Task requirements: Find the line holding "export ABC_AREA = 0" in the entries below. Give it again exactly, along with every line after it up to and including the line holding "- CORE_UTILIZATION: 70 -> 72".

(Beginning of Supplied entries)

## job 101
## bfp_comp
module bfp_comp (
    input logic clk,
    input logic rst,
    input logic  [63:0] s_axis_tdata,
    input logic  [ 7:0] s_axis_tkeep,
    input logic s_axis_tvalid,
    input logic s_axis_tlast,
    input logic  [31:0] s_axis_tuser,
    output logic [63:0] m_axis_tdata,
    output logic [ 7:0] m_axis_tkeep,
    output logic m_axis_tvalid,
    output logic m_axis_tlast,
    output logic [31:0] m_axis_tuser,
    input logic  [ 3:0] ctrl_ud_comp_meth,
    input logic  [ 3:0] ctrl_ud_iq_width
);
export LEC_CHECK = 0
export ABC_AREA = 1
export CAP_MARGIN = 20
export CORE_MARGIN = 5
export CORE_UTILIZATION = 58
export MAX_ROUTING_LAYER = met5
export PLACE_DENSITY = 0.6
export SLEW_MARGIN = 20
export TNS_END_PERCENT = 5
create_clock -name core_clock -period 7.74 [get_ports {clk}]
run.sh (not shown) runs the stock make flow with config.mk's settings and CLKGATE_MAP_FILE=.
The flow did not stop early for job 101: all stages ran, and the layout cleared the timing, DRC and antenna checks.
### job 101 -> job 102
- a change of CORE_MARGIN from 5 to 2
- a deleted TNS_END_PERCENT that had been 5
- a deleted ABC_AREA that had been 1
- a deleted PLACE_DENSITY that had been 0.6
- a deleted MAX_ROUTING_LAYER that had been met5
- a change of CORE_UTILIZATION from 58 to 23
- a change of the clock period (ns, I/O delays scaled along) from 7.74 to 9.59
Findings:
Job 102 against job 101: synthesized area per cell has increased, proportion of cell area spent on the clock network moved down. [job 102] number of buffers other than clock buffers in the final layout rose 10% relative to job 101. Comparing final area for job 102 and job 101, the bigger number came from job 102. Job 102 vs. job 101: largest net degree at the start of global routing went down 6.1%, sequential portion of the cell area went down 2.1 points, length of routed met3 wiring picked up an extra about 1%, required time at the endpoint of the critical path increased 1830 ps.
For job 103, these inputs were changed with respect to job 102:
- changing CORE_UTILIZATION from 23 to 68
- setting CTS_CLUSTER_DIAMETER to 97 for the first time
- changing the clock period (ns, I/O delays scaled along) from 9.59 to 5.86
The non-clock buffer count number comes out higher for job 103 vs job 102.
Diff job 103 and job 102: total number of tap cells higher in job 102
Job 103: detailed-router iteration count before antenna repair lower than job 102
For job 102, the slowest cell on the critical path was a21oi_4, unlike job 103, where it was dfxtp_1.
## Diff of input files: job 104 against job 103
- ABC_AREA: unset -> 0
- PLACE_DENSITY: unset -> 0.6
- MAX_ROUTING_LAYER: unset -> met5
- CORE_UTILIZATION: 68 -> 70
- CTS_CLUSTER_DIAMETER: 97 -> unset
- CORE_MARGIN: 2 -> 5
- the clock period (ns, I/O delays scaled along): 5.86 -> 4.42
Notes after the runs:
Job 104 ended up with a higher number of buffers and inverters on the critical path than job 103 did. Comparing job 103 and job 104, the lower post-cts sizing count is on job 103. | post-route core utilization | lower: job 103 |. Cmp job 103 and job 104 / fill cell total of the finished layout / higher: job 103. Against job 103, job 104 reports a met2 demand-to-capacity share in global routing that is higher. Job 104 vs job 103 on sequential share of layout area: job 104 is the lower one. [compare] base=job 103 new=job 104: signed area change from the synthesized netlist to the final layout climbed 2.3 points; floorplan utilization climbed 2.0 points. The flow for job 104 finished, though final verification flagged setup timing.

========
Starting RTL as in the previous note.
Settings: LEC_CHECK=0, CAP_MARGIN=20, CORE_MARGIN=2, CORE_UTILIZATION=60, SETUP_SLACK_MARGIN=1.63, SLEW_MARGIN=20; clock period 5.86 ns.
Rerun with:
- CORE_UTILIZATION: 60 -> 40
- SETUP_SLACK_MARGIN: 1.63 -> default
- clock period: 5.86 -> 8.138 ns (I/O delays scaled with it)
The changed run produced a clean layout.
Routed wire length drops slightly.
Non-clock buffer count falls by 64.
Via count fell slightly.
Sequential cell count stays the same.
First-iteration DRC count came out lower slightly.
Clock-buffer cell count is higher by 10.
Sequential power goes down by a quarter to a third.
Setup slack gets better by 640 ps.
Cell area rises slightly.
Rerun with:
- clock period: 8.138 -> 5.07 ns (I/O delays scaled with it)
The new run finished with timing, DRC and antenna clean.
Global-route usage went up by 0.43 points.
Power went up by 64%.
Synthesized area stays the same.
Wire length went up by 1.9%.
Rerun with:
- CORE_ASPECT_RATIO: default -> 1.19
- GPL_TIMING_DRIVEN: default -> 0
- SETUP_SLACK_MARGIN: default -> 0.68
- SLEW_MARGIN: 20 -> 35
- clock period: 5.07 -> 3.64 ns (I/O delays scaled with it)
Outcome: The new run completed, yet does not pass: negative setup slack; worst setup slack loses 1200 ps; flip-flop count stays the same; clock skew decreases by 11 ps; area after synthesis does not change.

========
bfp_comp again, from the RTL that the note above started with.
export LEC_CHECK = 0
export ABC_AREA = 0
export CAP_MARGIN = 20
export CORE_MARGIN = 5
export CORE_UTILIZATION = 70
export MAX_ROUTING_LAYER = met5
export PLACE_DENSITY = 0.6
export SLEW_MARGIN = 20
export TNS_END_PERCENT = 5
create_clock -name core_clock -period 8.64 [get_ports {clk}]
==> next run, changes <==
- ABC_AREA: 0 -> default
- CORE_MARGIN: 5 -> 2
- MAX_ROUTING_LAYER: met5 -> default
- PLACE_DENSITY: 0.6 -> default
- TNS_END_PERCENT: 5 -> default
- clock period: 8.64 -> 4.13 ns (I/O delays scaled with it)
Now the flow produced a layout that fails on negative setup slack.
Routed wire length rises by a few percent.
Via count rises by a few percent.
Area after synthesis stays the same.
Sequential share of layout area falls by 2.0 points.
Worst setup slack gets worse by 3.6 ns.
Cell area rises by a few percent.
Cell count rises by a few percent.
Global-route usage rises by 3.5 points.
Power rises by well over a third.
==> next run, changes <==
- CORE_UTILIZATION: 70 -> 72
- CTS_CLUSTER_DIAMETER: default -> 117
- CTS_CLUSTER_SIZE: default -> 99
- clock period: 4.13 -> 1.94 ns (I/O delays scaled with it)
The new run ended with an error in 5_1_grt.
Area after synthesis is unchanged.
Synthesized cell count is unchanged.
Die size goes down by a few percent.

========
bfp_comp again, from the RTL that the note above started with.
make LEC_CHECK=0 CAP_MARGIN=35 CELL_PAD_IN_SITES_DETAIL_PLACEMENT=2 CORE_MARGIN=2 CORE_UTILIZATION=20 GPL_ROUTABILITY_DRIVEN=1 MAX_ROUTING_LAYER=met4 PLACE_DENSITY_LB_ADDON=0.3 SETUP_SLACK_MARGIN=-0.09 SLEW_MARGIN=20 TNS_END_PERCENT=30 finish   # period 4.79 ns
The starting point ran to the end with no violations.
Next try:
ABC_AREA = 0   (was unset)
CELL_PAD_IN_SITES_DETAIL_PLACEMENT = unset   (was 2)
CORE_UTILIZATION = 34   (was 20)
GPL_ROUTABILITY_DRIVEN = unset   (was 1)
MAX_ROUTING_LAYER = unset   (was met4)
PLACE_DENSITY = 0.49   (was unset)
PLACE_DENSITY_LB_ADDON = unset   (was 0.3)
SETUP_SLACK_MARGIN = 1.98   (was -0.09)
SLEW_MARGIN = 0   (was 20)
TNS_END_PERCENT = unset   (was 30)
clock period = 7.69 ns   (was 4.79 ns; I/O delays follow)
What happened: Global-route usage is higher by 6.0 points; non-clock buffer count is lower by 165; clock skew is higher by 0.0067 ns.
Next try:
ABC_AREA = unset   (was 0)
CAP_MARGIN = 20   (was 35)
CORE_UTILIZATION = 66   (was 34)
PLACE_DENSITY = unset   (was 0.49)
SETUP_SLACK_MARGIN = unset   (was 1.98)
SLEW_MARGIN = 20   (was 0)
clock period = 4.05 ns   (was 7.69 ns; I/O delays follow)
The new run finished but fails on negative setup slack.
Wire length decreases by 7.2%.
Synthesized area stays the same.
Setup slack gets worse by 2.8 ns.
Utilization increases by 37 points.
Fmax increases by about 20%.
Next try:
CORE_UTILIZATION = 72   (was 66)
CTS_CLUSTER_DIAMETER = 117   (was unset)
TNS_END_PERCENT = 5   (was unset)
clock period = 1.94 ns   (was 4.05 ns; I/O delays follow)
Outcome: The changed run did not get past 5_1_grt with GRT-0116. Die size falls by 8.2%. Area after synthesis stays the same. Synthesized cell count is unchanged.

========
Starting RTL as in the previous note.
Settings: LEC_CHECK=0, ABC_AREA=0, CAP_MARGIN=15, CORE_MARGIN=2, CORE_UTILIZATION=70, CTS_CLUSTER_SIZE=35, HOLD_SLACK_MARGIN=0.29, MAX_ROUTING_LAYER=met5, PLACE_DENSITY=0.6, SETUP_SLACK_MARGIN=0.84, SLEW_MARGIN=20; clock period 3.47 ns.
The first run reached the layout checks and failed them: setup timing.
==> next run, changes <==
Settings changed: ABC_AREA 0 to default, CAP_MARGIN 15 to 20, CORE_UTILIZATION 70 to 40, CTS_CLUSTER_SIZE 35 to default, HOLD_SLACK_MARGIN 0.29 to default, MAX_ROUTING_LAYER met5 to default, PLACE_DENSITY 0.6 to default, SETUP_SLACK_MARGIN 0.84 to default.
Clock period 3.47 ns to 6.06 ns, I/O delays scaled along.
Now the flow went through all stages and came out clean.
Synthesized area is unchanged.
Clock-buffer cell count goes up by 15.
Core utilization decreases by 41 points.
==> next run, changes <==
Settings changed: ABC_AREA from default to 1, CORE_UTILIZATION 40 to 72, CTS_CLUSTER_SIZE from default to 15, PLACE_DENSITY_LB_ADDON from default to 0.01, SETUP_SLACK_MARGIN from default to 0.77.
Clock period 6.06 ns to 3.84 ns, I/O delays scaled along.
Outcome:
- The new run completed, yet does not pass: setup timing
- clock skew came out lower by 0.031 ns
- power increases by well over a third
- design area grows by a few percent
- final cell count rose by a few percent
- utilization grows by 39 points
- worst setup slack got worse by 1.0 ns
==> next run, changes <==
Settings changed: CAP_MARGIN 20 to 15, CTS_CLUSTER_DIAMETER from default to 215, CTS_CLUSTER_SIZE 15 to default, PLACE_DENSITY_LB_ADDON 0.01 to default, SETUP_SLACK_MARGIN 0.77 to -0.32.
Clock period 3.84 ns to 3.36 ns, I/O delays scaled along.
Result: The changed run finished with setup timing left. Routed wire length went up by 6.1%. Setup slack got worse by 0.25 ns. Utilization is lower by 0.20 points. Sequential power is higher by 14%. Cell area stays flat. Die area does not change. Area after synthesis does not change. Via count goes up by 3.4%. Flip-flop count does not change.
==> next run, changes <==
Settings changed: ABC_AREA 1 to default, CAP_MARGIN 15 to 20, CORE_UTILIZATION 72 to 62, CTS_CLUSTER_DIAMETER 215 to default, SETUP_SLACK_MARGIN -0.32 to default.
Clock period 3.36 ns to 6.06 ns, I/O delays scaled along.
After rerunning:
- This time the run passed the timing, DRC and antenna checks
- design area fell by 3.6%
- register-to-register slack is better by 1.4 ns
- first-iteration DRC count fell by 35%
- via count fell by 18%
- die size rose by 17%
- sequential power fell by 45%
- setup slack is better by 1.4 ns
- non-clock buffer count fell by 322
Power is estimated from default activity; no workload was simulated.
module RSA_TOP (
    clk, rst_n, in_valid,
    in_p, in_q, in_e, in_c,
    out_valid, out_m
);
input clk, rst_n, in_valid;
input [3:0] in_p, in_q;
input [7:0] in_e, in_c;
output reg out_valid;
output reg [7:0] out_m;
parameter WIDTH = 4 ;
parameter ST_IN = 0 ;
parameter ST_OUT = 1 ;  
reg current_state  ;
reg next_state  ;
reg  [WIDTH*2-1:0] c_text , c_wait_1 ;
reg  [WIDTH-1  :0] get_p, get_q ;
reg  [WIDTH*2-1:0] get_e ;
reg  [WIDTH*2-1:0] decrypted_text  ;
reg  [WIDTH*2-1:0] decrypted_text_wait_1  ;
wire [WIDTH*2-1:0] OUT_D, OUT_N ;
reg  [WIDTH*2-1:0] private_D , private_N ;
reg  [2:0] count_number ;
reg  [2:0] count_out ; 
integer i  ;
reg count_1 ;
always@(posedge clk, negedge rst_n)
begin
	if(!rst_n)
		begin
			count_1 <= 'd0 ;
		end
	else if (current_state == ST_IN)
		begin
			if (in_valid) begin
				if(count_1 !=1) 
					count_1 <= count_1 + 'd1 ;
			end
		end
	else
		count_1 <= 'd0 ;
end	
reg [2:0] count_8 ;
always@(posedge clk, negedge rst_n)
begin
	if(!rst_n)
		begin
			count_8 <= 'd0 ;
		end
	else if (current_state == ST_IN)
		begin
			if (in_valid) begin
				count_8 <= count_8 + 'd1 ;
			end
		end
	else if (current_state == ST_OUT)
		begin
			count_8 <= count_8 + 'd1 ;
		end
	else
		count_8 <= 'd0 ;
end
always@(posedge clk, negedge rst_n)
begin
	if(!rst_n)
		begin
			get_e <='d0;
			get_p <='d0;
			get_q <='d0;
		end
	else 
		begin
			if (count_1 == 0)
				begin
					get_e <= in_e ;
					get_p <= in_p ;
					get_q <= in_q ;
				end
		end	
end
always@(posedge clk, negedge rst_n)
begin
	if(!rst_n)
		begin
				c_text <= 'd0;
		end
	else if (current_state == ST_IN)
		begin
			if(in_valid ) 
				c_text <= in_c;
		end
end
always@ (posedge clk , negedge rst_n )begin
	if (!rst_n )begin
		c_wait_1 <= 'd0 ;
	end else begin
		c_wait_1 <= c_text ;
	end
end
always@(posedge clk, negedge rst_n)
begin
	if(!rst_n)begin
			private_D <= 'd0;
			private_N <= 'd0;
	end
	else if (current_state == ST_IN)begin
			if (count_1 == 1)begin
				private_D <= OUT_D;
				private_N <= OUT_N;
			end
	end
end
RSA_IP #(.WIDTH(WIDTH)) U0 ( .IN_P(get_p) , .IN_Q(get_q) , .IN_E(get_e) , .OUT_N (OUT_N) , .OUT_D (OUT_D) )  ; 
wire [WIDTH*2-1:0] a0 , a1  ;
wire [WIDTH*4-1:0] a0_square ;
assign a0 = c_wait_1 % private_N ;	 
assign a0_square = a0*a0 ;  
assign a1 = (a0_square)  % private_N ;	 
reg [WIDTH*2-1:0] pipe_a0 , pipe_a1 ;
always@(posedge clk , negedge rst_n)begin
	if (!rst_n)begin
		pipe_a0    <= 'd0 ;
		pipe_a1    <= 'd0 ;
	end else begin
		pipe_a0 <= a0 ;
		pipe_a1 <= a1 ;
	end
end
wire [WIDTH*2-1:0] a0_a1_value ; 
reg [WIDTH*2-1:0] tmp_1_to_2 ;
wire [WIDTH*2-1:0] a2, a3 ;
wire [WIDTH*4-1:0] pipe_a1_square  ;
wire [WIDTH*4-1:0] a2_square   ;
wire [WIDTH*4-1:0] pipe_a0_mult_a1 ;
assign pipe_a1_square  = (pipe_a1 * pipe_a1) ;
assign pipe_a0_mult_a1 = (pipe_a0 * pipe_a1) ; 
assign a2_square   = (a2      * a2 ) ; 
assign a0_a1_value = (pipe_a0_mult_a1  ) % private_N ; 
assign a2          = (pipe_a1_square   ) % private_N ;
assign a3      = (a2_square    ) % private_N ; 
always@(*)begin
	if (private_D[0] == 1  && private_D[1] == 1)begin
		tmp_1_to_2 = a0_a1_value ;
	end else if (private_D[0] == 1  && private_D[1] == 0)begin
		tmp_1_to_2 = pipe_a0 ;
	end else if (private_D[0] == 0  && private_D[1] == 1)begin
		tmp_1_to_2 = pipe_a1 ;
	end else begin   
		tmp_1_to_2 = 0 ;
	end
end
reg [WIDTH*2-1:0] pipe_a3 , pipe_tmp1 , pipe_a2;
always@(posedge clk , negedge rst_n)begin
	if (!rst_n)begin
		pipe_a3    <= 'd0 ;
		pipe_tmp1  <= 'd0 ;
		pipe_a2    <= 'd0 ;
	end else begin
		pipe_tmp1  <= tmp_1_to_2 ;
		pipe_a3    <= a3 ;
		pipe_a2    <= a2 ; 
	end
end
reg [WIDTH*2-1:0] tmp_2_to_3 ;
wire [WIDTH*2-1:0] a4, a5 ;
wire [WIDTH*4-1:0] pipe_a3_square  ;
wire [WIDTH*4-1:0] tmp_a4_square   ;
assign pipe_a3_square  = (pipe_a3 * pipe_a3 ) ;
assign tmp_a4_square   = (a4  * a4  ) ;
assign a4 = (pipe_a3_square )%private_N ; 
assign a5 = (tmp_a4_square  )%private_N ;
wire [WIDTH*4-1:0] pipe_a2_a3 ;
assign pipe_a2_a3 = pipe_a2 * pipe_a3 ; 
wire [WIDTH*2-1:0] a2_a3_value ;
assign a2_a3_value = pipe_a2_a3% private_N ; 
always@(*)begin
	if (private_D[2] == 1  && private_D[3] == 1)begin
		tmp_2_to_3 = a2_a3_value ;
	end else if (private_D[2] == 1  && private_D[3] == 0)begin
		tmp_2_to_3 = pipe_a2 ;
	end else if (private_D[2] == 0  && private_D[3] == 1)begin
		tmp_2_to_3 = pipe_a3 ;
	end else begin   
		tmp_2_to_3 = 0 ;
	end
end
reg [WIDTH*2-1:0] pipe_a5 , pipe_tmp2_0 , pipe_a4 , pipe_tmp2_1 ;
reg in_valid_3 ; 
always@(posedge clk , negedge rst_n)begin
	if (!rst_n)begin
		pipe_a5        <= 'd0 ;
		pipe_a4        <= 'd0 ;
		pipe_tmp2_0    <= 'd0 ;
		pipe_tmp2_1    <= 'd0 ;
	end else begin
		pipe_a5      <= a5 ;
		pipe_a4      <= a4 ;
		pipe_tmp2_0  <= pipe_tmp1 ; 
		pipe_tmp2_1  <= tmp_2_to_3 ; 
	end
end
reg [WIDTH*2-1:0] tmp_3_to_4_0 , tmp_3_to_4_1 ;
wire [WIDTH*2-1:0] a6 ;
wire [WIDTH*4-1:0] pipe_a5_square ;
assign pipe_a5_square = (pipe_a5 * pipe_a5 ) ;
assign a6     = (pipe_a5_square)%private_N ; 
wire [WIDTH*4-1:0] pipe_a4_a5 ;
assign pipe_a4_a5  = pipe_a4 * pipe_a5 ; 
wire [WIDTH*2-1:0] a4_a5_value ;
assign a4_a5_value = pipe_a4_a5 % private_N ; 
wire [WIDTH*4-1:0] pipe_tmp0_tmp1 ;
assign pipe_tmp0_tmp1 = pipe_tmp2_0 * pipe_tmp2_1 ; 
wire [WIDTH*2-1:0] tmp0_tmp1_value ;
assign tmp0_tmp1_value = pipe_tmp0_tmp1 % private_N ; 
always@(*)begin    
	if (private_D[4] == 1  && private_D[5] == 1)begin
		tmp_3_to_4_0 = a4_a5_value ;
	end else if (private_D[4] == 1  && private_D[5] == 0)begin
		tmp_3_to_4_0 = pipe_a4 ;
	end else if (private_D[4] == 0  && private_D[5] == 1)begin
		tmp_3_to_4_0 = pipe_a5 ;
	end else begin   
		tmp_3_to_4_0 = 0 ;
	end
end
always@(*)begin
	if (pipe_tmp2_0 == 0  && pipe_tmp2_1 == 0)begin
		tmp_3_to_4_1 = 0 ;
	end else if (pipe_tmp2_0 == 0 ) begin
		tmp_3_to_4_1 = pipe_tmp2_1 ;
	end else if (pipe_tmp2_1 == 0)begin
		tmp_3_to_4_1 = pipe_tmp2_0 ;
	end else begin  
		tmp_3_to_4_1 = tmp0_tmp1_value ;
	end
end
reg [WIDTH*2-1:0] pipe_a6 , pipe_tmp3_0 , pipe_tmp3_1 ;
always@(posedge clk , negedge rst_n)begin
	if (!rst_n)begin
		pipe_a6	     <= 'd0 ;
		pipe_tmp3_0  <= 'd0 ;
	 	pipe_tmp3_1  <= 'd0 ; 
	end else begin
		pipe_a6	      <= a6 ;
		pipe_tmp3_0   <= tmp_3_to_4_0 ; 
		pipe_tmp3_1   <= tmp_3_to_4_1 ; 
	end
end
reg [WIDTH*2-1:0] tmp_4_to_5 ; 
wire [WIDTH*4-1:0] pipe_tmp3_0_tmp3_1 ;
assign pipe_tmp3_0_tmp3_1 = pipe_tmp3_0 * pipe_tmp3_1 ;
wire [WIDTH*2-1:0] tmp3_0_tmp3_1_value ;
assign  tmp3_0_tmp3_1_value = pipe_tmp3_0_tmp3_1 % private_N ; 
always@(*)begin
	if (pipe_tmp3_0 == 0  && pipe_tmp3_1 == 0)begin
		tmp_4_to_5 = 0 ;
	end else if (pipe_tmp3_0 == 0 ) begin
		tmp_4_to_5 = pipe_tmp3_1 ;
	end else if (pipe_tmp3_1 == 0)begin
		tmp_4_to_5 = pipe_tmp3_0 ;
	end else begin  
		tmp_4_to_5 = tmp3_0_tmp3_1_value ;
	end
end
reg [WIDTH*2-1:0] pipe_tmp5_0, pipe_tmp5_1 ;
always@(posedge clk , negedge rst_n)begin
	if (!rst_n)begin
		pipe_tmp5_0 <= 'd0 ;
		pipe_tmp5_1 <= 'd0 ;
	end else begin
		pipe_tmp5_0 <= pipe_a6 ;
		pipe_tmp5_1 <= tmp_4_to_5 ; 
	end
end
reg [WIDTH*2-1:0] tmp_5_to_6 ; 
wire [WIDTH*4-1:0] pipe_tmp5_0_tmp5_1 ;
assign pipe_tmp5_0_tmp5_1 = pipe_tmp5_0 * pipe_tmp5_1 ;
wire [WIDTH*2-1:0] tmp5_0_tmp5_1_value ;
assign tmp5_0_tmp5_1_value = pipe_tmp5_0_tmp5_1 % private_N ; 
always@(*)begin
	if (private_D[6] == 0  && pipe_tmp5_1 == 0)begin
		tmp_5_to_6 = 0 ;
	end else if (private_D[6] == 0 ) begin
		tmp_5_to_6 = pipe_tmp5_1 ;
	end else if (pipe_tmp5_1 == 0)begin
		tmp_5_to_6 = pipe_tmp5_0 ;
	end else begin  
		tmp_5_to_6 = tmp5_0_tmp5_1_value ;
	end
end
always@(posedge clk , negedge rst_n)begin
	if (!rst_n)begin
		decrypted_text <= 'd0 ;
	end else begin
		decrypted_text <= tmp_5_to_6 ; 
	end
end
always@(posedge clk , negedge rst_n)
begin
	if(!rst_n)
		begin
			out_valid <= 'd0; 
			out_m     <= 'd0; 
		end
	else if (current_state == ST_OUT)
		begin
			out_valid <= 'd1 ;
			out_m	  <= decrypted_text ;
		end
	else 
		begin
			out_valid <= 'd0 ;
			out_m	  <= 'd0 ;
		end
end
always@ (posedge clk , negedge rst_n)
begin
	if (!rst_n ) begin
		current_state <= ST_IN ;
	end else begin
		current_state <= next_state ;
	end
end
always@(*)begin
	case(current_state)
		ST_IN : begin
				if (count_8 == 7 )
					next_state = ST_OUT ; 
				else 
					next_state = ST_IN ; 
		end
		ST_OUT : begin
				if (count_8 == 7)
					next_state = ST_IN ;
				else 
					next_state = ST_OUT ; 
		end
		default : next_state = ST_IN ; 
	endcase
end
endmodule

(End of Supplied entries)

Output of the task:
export ABC_AREA = 0
export CAP_MARGIN = 20
export CORE_MARGIN = 5
export CORE_UTILIZATION = 70
export MAX_ROUTING_LAYER = met5
export PLACE_DENSITY = 0.6
export SLEW_MARGIN = 20
export TNS_END_PERCENT = 5
create_clock -name core_clock -period 8.64 [get_ports {clk}]
==> next run, changes <==
- ABC_AREA: 0 -> default
- CORE_MARGIN: 5 -> 2
- MAX_ROUTING_LAYER: met5 -> default
- PLACE_DENSITY: 0.6 -> default
- TNS_END_PERCENT: 5 -> default
- clock period: 8.64 -> 4.13 ns (I/O delays scaled with it)
Now the flow produced a layout that fails on negative setup slack.
Routed wire length rises by a few percent.
Via count rises by a few percent.
Area after synthesis stays the same.
Sequential share of layout area falls by 2.0 points.
Worst setup slack gets worse by 3.6 ns.
Cell area rises by a few percent.
Cell count rises by a few percent.
Global-route usage rises by 3.5 points.
Power rises by well over a third.
==> next run, changes <==
- CORE_UTILIZATION: 70 -> 72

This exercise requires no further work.